Slick.
Flesh on glossy paper.
He runs his finger over the image again and presses down gently with his fingertip as if to say, “I was here.” He lifts the oversized book from the nicked and worn reading table and tilts it beneath the fluorescent light until he can see the tiny map his finger left behind, a universe within a universe. A hand briefly touches his shoulder and a hushed voice, a voice like light from the past tells him, “Sir, the library will be closing in fifteen minutes.” He rotates in his chair, a flesh and blood satellite, smiles, and watches the librarian walk back to her desk. The industrial fan humming in the corner has loosened wisps of her auburn hair so that they float around the back of her neck, swirling like gases in the dust filled air. He blinks twice.

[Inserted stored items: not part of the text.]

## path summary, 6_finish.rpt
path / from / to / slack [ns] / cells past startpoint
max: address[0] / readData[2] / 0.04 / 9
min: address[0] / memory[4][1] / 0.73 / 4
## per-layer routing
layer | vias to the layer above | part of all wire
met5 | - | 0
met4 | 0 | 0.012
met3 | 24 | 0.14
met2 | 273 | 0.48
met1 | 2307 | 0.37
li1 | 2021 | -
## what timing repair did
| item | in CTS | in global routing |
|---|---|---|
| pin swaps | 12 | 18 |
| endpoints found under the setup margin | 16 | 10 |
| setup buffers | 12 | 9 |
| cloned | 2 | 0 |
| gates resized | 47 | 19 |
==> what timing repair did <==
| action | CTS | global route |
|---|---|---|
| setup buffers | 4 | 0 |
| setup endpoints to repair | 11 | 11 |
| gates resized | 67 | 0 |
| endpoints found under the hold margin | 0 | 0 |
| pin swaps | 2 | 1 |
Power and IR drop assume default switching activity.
===== flow/run.sh =====
#!/bin/bash
# OpenROAD 26Q1-2900-gdf79404cd8, Yosys 0.63+post, stock flow scripts
make -C /OpenROAD-flow-scripts/flow DESIGN_CONFIG=/design/flow/config.mk WORK_HOME=/design/flow/orfs finish

===== flow/config.mk =====
export PLATFORM = sky130hd
export DESIGN_NAME = reg_file
export DESIGN_NICKNAME = reg_file
export VERILOG_FILES = /design/flow/design.v
export SDC_FILE = /design/flow/constraint.sdc
export NUM_CORES = 4
export LEC_CHECK = 1
export CORE_UTILIZATION = 40

===== flow/constraint.sdc =====
current_design reg_file

set clk_period 3.0
set clk_io_pct 0.2

create_clock -name clk0 -period $clk_period [get_ports {clk}]

set non_clock_inputs [all_inputs -no_clocks]
set_input_delay [expr $clk_period * $clk_io_pct] -clock clk0 $non_clock_inputs
set_output_delay [expr $clk_period * $clk_io_pct] -clock clk0 [all_outputs]
==> flow/config.mk <==
export PLATFORM = sky130hd
export DESIGN_NAME = data_mem
export DESIGN_NICKNAME = data_mem
export VERILOG_FILES = /design/flow/design.v
export SDC_FILE = /design/flow/constraint.sdc
export NUM_CORES = 4
export LEC_CHECK = 1
export CORE_UTILIZATION = 40
==> flow/constraint.sdc <==
current_design data_mem

set clk_period 7.2
set clk_io_pct 0.2

create_clock -name clk0 -period $clk_period [get_ports {clk}]

set non_clock_inputs [all_inputs -no_clocks]
set_input_delay [expr $clk_period * $clk_io_pct] -clock clk0 $non_clock_inputs
set_output_delay [expr $clk_period * $clk_io_pct] -clock clk0 [all_outputs]
==> flow/run.sh <==
#!/bin/bash
# OpenROAD 26Q1-2900-gdf79404cd8, Yosys 0.63+post, stock flow scripts
make -C /OpenROAD-flow-scripts/flow DESIGN_CONFIG=/design/flow/config.mk WORK_HOME=/design/flow/orfs finish
<file path="design/flow/design.v">
module fsm_format1(
    input clk,
    input rst_n,
    input [1:0] X,
    output reg [1:0] Y
);
reg [2:0] current_state;
localparam money_00 = 3'b000;
localparam money_05 = 3'b001;
localparam money_10 = 3'b010;
localparam money_15 = 3'b100;
localparam money_20 = 3'b101;
always@(posedge clk or negedge rst_n)
begin
    if(!rst_n)
        begin
        Y <= 2'b00;
        current_state <= money_00;
        end
    else
        begin
            case(current_state)
                money_00:
                    begin
                        Y <= 2'b00;
                        if(X == 2'b00)      current_state <= money_00;
                        else if(X == 2'b01) current_state <= money_05;
                        else if(X == 2'b10) current_state <= money_10;
                    end
                money_05:
                    begin
                        Y <= 2'b00;
                        if(X == 2'b00)      current_state <= money_05;
                        else if(X == 2'b01) current_state <= money_10;
                        else if(X == 2'b10) current_state <= money_15;
                    end
                money_10:
                    begin
                        Y <= 2'b00;
                        if(X == 2'b00)      current_state <= money_10;
                        else if(X == 2'b01) current_state <= money_15;
                        else if(X == 2'b10) current_state <= money_20;
                    end
                money_15:
                    begin
                        Y <= 2'b10;
                        if(X == 2'b00)      current_state <= money_00;
                        else if(X == 2'b01) current_state <= money_05;
                        else if(X == 2'b10) current_state <= money_10;
                    end
                money_20:
                    begin
                        Y = 2'b11;
                        if(X == 2'b00)      current_state <= money_00;
                        else if(X == 2'b01) current_state <= money_05;
                        else if(X == 2'b10) current_state <= money_10;
                    end    
                default:
                    begin
                        current_state <= current_state;
                    end
            endcase
        end
end
endmodule
</file>
<file path="design/flow/run.sh">
#!/bin/bash
# OpenROAD 26Q1-2900-gdf79404cd8, Yosys 0.63+post, stock flow scripts
make -C /OpenROAD-flow-scripts/flow DESIGN_CONFIG=/design/flow/config.mk WORK_HOME=/design/flow/orfs finish
</file>
<file path="design/flow/config.mk">
export PLATFORM = sky130hd
export DESIGN_NAME = fsm_format1
export DESIGN_NICKNAME = fsm_format1
export VERILOG_FILES = /design/flow/design.v
export SDC_FILE = /design/flow/constraint.sdc
export NUM_CORES = 4
export LEC_CHECK = 1
export CORE_AREA = 10 10 70 70
export DIE_AREA = 0 0 80 80
</file>
<file path="design/flow/constraint.sdc">
current_design fsm_format1

set clk_period 1.3
set clk_io_pct 0.2

create_clock -name clk0 -period $clk_period [get_ports {clk}]

set non_clock_inputs [all_inputs -no_clocks]
set_input_delay [expr $clk_period * $clk_io_pct] -clock clk0 $non_clock_inputs
set_output_delay [expr $clk_period * $clk_io_pct] -clock clk0 [all_outputs]
</file>
==> flow_metrics.env <==
# flow metrics
export IMPL_initCoreUtil_pct=9.853
export IMPL_insertion_delay_ns=0.24
export IMPL_tightest_slew_ns=0.2948
export IMPL_synth_cell_types=23
export IMPL_pin_count=6
export IMPL_cap_viol_max_count=0
export IMPL_final_max_slew_viol_count=0
export IMPL_final_cells=87
export IMPL_cp_slowest_stage_delay_ns=0.40
export IMPL_setup_violations=0
export IMPL_warnings=25
export IMPL_fp_dieW_um=80
export IMPL_ys_ff=7
export IMPL_drt_pass1_iterations=2
export IMPL_worstSetupPathType="flip-flop to flip-flop"
export IMPL_logic_area_sq_um=145.1
export IMPL_slew_headroom_pct=80.28
export IMPL_antenna_found_initial=0
export IMPL_port_buffer_count=5
export IMPL_hold_viol=0
export IMPL_fmax_ghz=0.8304
export IMPL_drc=0
export IMPL_syn_area_sq_um=336.6
export IMPL_diodes=0
export IMPL_viasPerCell=2.943
export IMPL_cts_sinks=7
export IMPL_status="finished clean"
export IMPL_routed_wl_um=649
export IMPL_crit_fanout=4
export IMPL_timing_final_ws_setup_ns=0.09571
export IMPL_ys_cells=32
export IMPL_finalClockSkew_ns=0.0006483
export IMPL_gp_congestion=0.7393
export IMPL_irDropWorstVdd_mv=0.2435
export IMPL_overflow=0
export IMPL_crit_chain="or3_4 > a211oi_2 > a21oi_1"
export IMPL_htreeDepth=1
export IMPL_worst_setup_path_start_kind="flip-flop"
export IMPL_clkSlewWorstSetupHoldPaths_ns=0.05
export IMPL_pre_cts_slack_ns=-0.09882
export IMPL_post_drt_wl_per_cell_um=7.460
export IMPL_ys_warn_count=1
export IMPL_cts_max_path_buffers=2
export IMPL_cts_made_buffers=3
export IMPL_r2r_start="current_state[1]$_DFF_PN0_"
export IMPL_dieArea_sq_mm=0.006400
export IMPL_cp_end_kind="flip-flop"
export IMPL_crit_slowest_cell="dfrtp_1"
export IMPL_synth_area_leader_cell="dfrtp_1"
export IMPL_grt_pass1_wl_um=1104
export IMPL_tritoncts="built"
export IMPL_synth_top_cell_area_share_pct=44.61
export IMPL_fill_cells=398
export IMPL_fin_crit_ns=1.204
export IMPL_antenna_left=0
export IMPL_drt_initial_drc_count=20
export IMPL_ys_seq_share_pct=52.42
export IMPL_holdBufCountCts=0
export IMPL_leakagePower_nw=0.1806
export IMPL_area_leaders="dfrtp_1, dfstp_2, a211oi_2, and2_1, or3_4"
export IMPL_grt_start_max_net_pins=11
export IMPL_area_growth_syn_to_layout_pct=40.15
export IMPL_cp_required_ns=1.41
export IMPL_ys_area_sq_um=336.6
export IMPL_die_h_um=80
export IMPL_rsz0062_at_grt="false"
export IMPL_grt_pass1_vias=252
export IMPL_synth_cells=32
export IMPL_root_buffer="clkbuf_4"
export IMPL_placed_cells=83
export IMPL_finalClockPeriodUsage_pct=92.64
export IMPL_fp_row_count=21
export IMPL_hp_class="input port to asynchronous set/reset pin"
export IMPL_crit_start="current_state[1]$_DFF_PN0_"
export IMPL_dr_total_vias=256
export IMPL_whs_ns=0.2574
export IMPL_cp_arrival_ns=1.32
export IMPL_avgSynthCellArea_sq_um=10.52
export IMPL_powerDensity_mw_per_mm2=1190
export IMPL_drive_above_1_share_pct=24.39
export IMPL_grt_use_total_pct=2.190
export IMPL_place_hpwl_um=550.5
export IMPL_coreArea_sq_mm=0.003416
export IMPL_regArea_sq_um=176.4
[Yosys cell counts, drive strengths merged]
cell type	n
o21ai	2
or3	1
inv	1
a31oi	1
nor3b	1
buf	1
dfstp	1
nor2b	2
nor2	1
and2	2
nand2b	1
a211oi	1
a21oi	2
a31o	1
a311o	1
dfrtp	6
clkbuf	1
nor3	1
nand3	1
or2	1
o21a	1
nand2	2
[cells by family (layout without fill, tap and decap cells)]
logic type | count (synthesis) | in the layout | synth area share, %
buffers and inverters | 3 | 12 | 4.460
and+or+nand+nor | 13 | 13 | 23.79
DFF | 7 | 7 | 52.42
AOI/OAI and AO/OA | 9 | 9 | 19.33
[critical path, delay by kind of cell, from the launching register on]
kind	cells	cell delay, ns
AOI/OAI and AO/OA	2	0.28
DFF	1	0.40
and+or+nand+nor	1	0.40
[where the power goes]
group | total [mW] | internal (mW) | switching (mW)
registers | 0.268 | 0.249 | 0.0194
logic | 0.106 | 0.0618 | 0.0445
clock network | 0.187 | 0.116 | 0.0703
[sequential cells by signal (all words and copies together) (netlist names)]
name,count
Y,2
current_state,5
[layer usage]
layer	share of wire (%)	vias up	GRT usage [%]
li1	-	130	-
met1	37	117	2.233
met2	52	5	3.451
met3	6.3	4	1.364
met4	4.6	0	1.056
met5	0	-	0
[final timing paths]
check | end | slack [ns] | cells past startpoint
min in group clk0 | current_state[0]$_DFF_PN1_ | 0.50 | 2
worst max register to register | current_state[3]$_DFF_PN0_ | 0.1 | 3
max in group asynchronous | current_state[0]$_DFF_PN1_ | 0.77 | 1
worst min-delay path | Y[1]$_DFFE_PN0P_ | 0.26 | 1
worst min register to register | current_state[0]$_DFF_PN1_ | 0.50 | 2
worst max-delay path | current_state[3]$_DFF_PN0_ | 0.1 | 3
[per-stage QoR]
stage	cell area, sq um	power (mW)	util (%)	TNS, ns
2_1_floorplan	336.6	0.3349	-	0
3_3_place_gp	447.9	0.3892	13.11	-0.1581
3_5_place_dp	447.9	0.3905	13.11	-0.3113
4_1_cts	471.7	0.5780	13.81	0
5_1_grt	471.7	0.5947	13.81	0
6_report	471.7	0.5613	13.81	0
[layout by cell type, fill, tap and decap left out, drive strengths merged]
cell,Yosys,final
or2,1,1
dlygate4sd2,0,2
o21ai,2,2
a31oi,1,1
or3,1,1
inv,1,1
clkbuf,1,4
and2,2,2
nand2,2,2
nor2b,2,2
nand2b,1,1
o21a,1,1
dfrtp,6,6
nand3,1,1
a211oi,1,1
a21oi,2,2
clkdlybuf4s50,0,3
a311o,1,1
dfstp,1,1
nor3,1,1
a31o,1,1
nor2,1,1
buf,1,2
nor3b,1,1
[area by class of cell]
class / instances / share of cell area, %
Clock buffer: 4 / 5.570
Inverter: 1 / 0.7958
Multi-Input combinational cell: 22 / 30.77
Sequential cell: 7 / 37.40
Tap cell: 46 / 12.20
Timing Repair Buffer: 7 / 13.26
[what timing repair did]
| item | in CTS | in global routing |
|---|---|---|
| endpoints found under the setup margin | 2 | 0 |
| resized | 2 | 0 |
| setup buffers | 0 | 0 |
| hold endpoints to repair | 0 | 0 |
Power and IR drop assume default switching activity.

She is a new star forming and he will name her.
The scene is a Pompeii in the making, a life caught with its pants down. The coffee waits expectantly, a thin layer of dust coating the red tablecloth and the surface of the liquid, which long ago passed from hot to lukewarm to cold.
Over the edge of the table one dainty ginger paw lifts and muscles stretch until razor sharp claws snag what was once the crisp, flaky edge of a croissant. Feline teeth pierce an exterior now hardened by time. After devouring his share of the orphaned pastry in greedy, yet genteel, bites the cat lazily licks his whiskers, crouches and springs onto the table causing the dust to rise and glitter in the early light before disappearing again into itself. Sidestepping the now empty plate he sits and raises a paw to his pink tongue. The only sounds to be heard here are the purring of the cat and the buzzing of the flies. A fly hovering above the table catches his amber eye. Tensing, he leaps. The fly escapes but the vase tips and falls to the cold, hard floor.
Dried flowers and ceramic pieces now lie beside the still and mottled hand of a woman. A woman who had once waited expectantly alongside the coffee until that flash of light and sound like a million waves crashing caused her to rise from her seat. It might have felt like being plunged into a vacuum. It might have felt like the leap your heart makes the first time you fall in love. It may have felt different to everyone, but in one exhalation the human race stopped loving, stopped breathing, crumbled beneath that otherworldly wave of light, and fell to the earth. Now the woman lies like a doll without her stuffing, discarded, upon a beautiful marble floor. A Pompeii in the making, only with no one left to discover it. No one left to lament the horror and the beauty of what remains. A large, fluffy tail brushes lightly against a lifeless hand as the ginger cat walks toward the sound of birds waking outside.